Accessory breast tissue is a relatively common congenital condition in which abnormal accessory breast tissue is seen as a mass anywhere along the course of embryologic mammary streak in addition to the presence of normal breast tissue. Ciclosporin therapy has been associated with benign breast disease in women. However, to the best of our knowledge, there are no reported cases of accessory breast tissue growth associated with ciclosporin therapy and regression after adjusting the dose. A 48-year-old woman had renal transplantation in 2009 with her brother as the donor. Her transplant follow-up over eight years had been unremarkable. She presented to our transplant follow-up clinic with bilateral painful axillary masses approximately 3 cm × 3 cm in diameter, not attached to the skin or underlying structures with no skin changes and no lymphadenopathy. Breast examination did not reveal any abnormalities. Her ciclosporin levels over the previous three years ranged between 130 and 150 ng/mL. These levels were within the acceptable recommended level of 100–150 ng/mL at that time (currently reduced to 80–120 ng/ml). Ultrasound of both axilla showed well-defined hypoechoic smooth outline masses in both axillary regions 3 cm × 4 cm. Fine-needle aspiration showed lesions consisting of cohesive ductal cells. The findings were consistent with accessory breast tissue with no evidence of inflammatory infiltrate or malignant changes. Her ciclosporin dose was reduced with the subsequent follow-up visits levels ranging between 90 and 110 ng/mL. Clinical examination four months later showed dramatic reduction in the axillary masses on both sides. Ultrasound confirmed the regression in the size of both masses. We conclude that ciclosporin was probably responsible for the formation of accessory breast tissue and reduction in the dose of ciclosporin resulted in substantial reduction in the tissue size.

How to cite this article:
Mahmoud Karrar WN, Elsafi AA, Abboud OI. Ciclosporin-induced accessory breast tissue: Dramatic improvement after dose adjustment. Saudi J Kidney Dis Transpl 2019;30:517-9

How to cite this URL:
Mahmoud Karrar WN, Elsafi AA, Abboud OI. Ciclosporin-induced accessory breast tissue: Dramatic improvement after dose adjustment. Saudi J Kidney Dis Transpl [serial online] 2019 [cited 2019 Jul 21];30:517-9. Available from: http://www.sjkdt.org/text.asp?2019/30/2/517/256860



   Introduction Top


Accessory breast tissue is a relatively common congenital condition in which abnormal accessory breast tissue is seen in addition to the presence of normal breast tissue.[1] This normal variant can present as a mass anywhere along the course of the embryologic mammary streak (axilla to the inguinal region), but masses are most frequently found in the axilla and may occur bilaterally. They are rarely seen in the face, back, and thigh. Supernumerary nipples may be seen. The condition is found in 2%–6% of women and 1%–3% of men.[2] It responds to hormonal stimulation and may become more evident during menarche, pregnancy, or lactation.[1] Discomfort, pain, milk secretion, axillary thickening, and local skin irritation are the presenting symptoms.

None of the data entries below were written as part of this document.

Source: an optimization exercise on an open RTL-to-GDS flow (aim: small area). Production flows keep margins and buffers that such runs may drop. Only simulation tests tie the RTL to the original design; equivalence was not proved. Power and IR drop assume default switching activity.

==> flow/design.v <==
module DE0_NANO_G_Sensor(
	clk,
	rst_n,
	spi_clk_out,
	LED,
	DATA_X,
	G_SENSOR_CS_N,
	G_SENSOR_INT,
	I2C_SCLK,
	I2C_SDAT_IN,
	I2C_SDAT_OUT,
	I2C_SDAT_OE
);
input              clk;
input              rst_n;
input              spi_clk_out;
output      [7:0]  LED;
output reg [15:0]  DATA_X;
output             G_SENSOR_CS_N;
input              G_SENSOR_INT;
output             I2C_SCLK;
input              I2C_SDAT_IN;
output             I2C_SDAT_OUT;
output             I2C_SDAT_OE;
localparam [3:0] S_ST = 4'd13, S_LB = 4'd14, S_HB = 4'd15;
reg  [4:0]  k;
reg  [3:0]  st;
reg  [7:0]  s2p;        
reg  [7:0]  low_byte;
reg  [14:0] idle_q;     
wire rd      = st[3] & st[2];
wire en      = ~k[4];
wire go      = en | (k[3:0] == 4'd0);
wire idle    = ~go;
wire spi_end = (k == 5'd0);
wire je      = (k == 5'd31);        
wire is_st   = (st == S_ST);
wire is_lb   = (st == S_LB);
wire is_hb   = (st == S_HB);
wire hb_go   = je & is_lb;
wire lb_go   = je & is_st & s2p[7];
wire guard   = is_st & k[4] & k[3] & k[2];
wire timeout = (idle_q == 15'h5500);
wire st_go   = timeout | (G_SENSOR_INT & ~guard);
wire start   = ~rd | hb_go | lb_go | st_go;
reg [13:0] wdata;
always @(*)
	case (st)
	4'd1   : wdata = {6'h24, 8'h20};  
	4'd2   : wdata = {6'h25, 8'h03};  
	4'd3   : wdata = {6'h26, 8'h01};  
	4'd4   : wdata = {6'h27, 8'h7f};  
	4'd5   : wdata = {6'h28, 8'h09};  
	4'd6   : wdata = {6'h29, 8'h46};  
	4'd7   : wdata = {6'h2c, 8'h09};  
	4'd8   : wdata = {6'h2e, 8'h10};  
	4'd9   : wdata = {6'h2f, 8'h10};  
	4'd10  : wdata = {6'h31, 8'h40};  
	default: wdata = {6'h2d, 8'h08};  
	endcase
wire [15:0] word = rd ? {2'b10, 4'b1100, st[1], st[1] & st[0], 8'h08} : {2'b00, wdata};
assign G_SENSOR_CS_N = ~go;
assign I2C_SCLK      = en ? spi_clk_out : 1'b1;
assign I2C_SDAT_OE   = en & (~rd | k[3]);
assign I2C_SDAT_OUT  = word[k[3:0]];
always @(posedge clk or negedge rst_n)
	if (!rst_n) begin
		k  <= 5'd27;
		st <= 4'd1;
	end else begin
		if (idle & start) k <= 5'd16;
		else if (go | k[2]) k <= k - 5'd1;
		if (idle & start & rd) st <= hb_go ? S_HB : lb_go ? S_LB : S_ST;
		else if (spi_end & ~rd) st <= st + 4'd1;
	end
wire idle_ld0 = ~rd | (spi_end & is_st);
wire idle_ld2 = spi_end & is_hb;
wire idle_ld  = idle_ld0 | idle_ld2;
always @(posedge clk) begin
	s2p <= {s2p[6:0], I2C_SDAT_IN};
	idle_q[0]    <= idle_ld ? idle_ld2 : ~(idle_q[14] ^ idle_q[13]);
	idle_q[14:1] <= ~(idle_q[13:0] | {14{idle_ld}});
	if (je & is_lb) low_byte <= s2p;
end
always @(posedge clk or negedge rst_n)
	if (!rst_n) DATA_X <= 16'd0;
	else if (je & is_hb) DATA_X <= {s2p, low_byte};
reg  [1:0]  int2_d;
reg         act_n;      
reg  [20:0] pre_q;      
reg  [2:0]  phase;      
wire        int_rise = ~int2_d[1] & int2_d[0];
wire        tick     = (pre_q == 21'h0ccd55);    
wire        pre_ld   = int_rise | tick;
always @(posedge clk or negedge rst_n)
	if (!rst_n) begin
		int2_d <= 2'b00;
		act_n  <= 1'b1;
	end else begin
		int2_d <= {int2_d[0], G_SENSOR_INT};
		if (int_rise) act_n <= 1'b0;
		else if (tick & (&phase)) act_n <= 1'b1;
	end
always @(posedge clk) begin
	pre_q[0]    <= ~pre_ld & (pre_q[20] ^ pre_q[18]);
	pre_q[20:1] <= ~(pre_q[19:0] | {20{pre_ld}});
	if (int_rise) phase <= 3'd0;
	else          phase <= phase + {2'd0, tick};
end
wire [4:0] sel = G_SENSOR_INT ? DATA_X[9:5] :
                 (DATA_X[9] ? (DATA_X[8] ? DATA_X[8:4] : 5'h10) : (DATA_X[8] ? 5'h0f : DATA_X[8:4]));
wire       sgn = sel[4];
wire [2:0] mag = sgn ? ~sel[3:1] : sel[3:1];
reg [7:0] tilt;
always @(*)
	case (mag)
	3'd0: tilt = 8'h18;
	3'd1: tilt = sgn ? 8'h08 : 8'h10;
	3'd2: tilt = sgn ? 8'h0c : 8'h30;
	3'd3: tilt = sgn ? 8'h04 : 8'h20;
	3'd4: tilt = sgn ? 8'h06 : 8'h60;
	3'd5: tilt = sgn ? 8'h02 : 8'h40;
	3'd6: tilt = sgn ? 8'h03 : 8'hc0;
	default: tilt = sgn ? 8'h01 : 8'h80;
	endcase
assign LED = act_n ? tilt : (phase[0] ? 8'h00 : 8'hff);
endmodule
Settings: LEC_CHECK=0, CAP_MARGIN=20, CORE_MARGIN=2, CORE_UTILIZATION=40, SLEW_MARGIN=20; clock period 10.0 ns.
standard.sh (not shown) runs the stock make flow with config.mk's settings and CLKGATE_MAP_FILE= SYNTH_SCRIPT=/design/flow/synth_recipe.tcl, a recipe that flattens the netlist after the stock synthesis.
==> flow/flow/run.sh <==
#!/bin/bash
set -euo pipefail
export BUFFER_PORTS_ARGS="-buffer_cell sky130_fd_sc_hd__buf_1"
export CTS_ARGS="-sink_clustering_enable -repair_clock_nets -dont_use_dummy_load -sink_clustering_size 40 -sink_clustering_max_diameter 200 -buf_list sky130_fd_sc_hd__clkbuf_16 -root_buf sky130_fd_sc_hd__clkbuf_16"
bash standard.sh > standard.log 2>&1
Edit:
==> flow/flow/run.sh (replaced) <==
#!/bin/bash
set -euo pipefail
export BUFFER_PORTS_ARGS="-buffer_cell sky130_fd_sc_hd__buf_1"
export CTS_ARGS="-sink_clustering_enable -repair_clock_nets -dont_use_dummy_load"
export RECOVER_POWER=100
bash standard.sh > standard.log 2>&1
What happened: Now the flow finished with capacitance limit, slew limit left; wire length went down by 1.1%; final area goes down by 5.4%; via count barely changes; utilization fell by 2.4 points; total power falls by 14%; die area does not change.
Edit:
==> flow/run.sh (new file) <==
#!/bin/bash
# synth_recipe.tcl (not shown) runs the flow's synth.tcl, then flattens the netlist and writes it again
# the make line also repeats each setting of config.mk as NAME=value (left out here)
make -C /OpenROAD-flow-scripts/flow DESIGN_CONFIG=/design/flow/config.mk WORK_HOME=/design/flow/orfs CLKGATE_MAP_FILE= SYNTH_SCRIPT=/design/flow/synth_recipe.tcl finish
CTS_CLUSTER_DIAMETER = 100   (was unset)
CTS_CLUSTER_SIZE = 30   (was unset)
removed: flow/flow/run.sh
removed: flow/standard.sh
Outcome: With this change the flow went through all stages and came out clean. Routed wire length is about the same. Setup slack degrades by 720 ps. Via count drops slightly. Cell count climbs slightly. Global-route usage drops by 0.21 points. First-iteration DRC count drops by a few percent. Utilization climbs by 4.3 points.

No treatment is required in the vast majority of cases. The treatment of choice for symptomatic accessory axillary breast tissue is surgical excision as removal of the tissue will relieve physical or mechanical discomfort in case of large volume accessory tissue.[3]

In common with regular breast tissue, accessory mammary tissue may exhibit malignancy, fibroadenoma, mastitis, and fibrocystic change. The ectopic breast tissue has been found to have a higher propensity to develop malignancy that tend to occur at an earlier age.[3]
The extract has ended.